» **What to produce**: Produce word for word the lines of the data below running from the one that has "buffers and inverters: 14 / 29" to the one that has "setup endpoints to repair | 1 | 0", inclusive, and no others.

» **The records**:
========================
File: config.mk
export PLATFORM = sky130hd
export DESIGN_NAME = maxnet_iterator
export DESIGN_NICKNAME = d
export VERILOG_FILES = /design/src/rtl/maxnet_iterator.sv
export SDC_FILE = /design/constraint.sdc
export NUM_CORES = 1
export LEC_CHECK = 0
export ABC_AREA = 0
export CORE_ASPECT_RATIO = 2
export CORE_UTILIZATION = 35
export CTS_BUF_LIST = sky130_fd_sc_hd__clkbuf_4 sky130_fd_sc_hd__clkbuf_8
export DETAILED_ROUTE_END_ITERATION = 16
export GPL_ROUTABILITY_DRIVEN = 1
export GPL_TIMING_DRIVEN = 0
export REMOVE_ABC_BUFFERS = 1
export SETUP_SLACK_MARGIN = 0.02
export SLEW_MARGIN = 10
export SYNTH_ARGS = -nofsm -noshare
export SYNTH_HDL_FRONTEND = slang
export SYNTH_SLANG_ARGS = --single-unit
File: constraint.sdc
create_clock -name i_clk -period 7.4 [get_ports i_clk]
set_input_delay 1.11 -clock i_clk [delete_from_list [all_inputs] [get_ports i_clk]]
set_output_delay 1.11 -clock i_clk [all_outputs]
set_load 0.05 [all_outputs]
========================
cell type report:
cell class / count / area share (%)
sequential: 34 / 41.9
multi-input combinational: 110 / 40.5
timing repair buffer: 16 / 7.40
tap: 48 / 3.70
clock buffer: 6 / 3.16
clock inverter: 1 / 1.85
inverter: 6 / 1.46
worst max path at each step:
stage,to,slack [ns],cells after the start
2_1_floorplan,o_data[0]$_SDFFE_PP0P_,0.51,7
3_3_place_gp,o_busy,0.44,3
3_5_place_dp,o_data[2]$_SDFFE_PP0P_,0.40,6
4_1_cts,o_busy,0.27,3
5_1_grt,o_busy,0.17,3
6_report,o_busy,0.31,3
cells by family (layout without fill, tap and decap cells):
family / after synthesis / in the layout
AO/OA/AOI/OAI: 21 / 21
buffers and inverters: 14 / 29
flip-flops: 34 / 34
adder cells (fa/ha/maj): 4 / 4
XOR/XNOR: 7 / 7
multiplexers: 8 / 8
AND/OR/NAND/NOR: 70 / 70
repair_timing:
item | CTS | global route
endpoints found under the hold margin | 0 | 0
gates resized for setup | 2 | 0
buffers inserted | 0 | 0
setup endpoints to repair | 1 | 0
========================
» **Response**:
buffers and inverters: 14 / 29
flip-flops: 34 / 34
adder cells (fa/ha/maj): 4 / 4
XOR/XNOR: 7 / 7
multiplexers: 8 / 8
AND/OR/NAND/NOR: 70 / 70
repair_timing:
item | CTS | global route
endpoints found under the hold margin | 0 | 0
gates resized for setup | 2 | 0
buffers inserted | 0 | 0
setup endpoints to repair | 1 | 0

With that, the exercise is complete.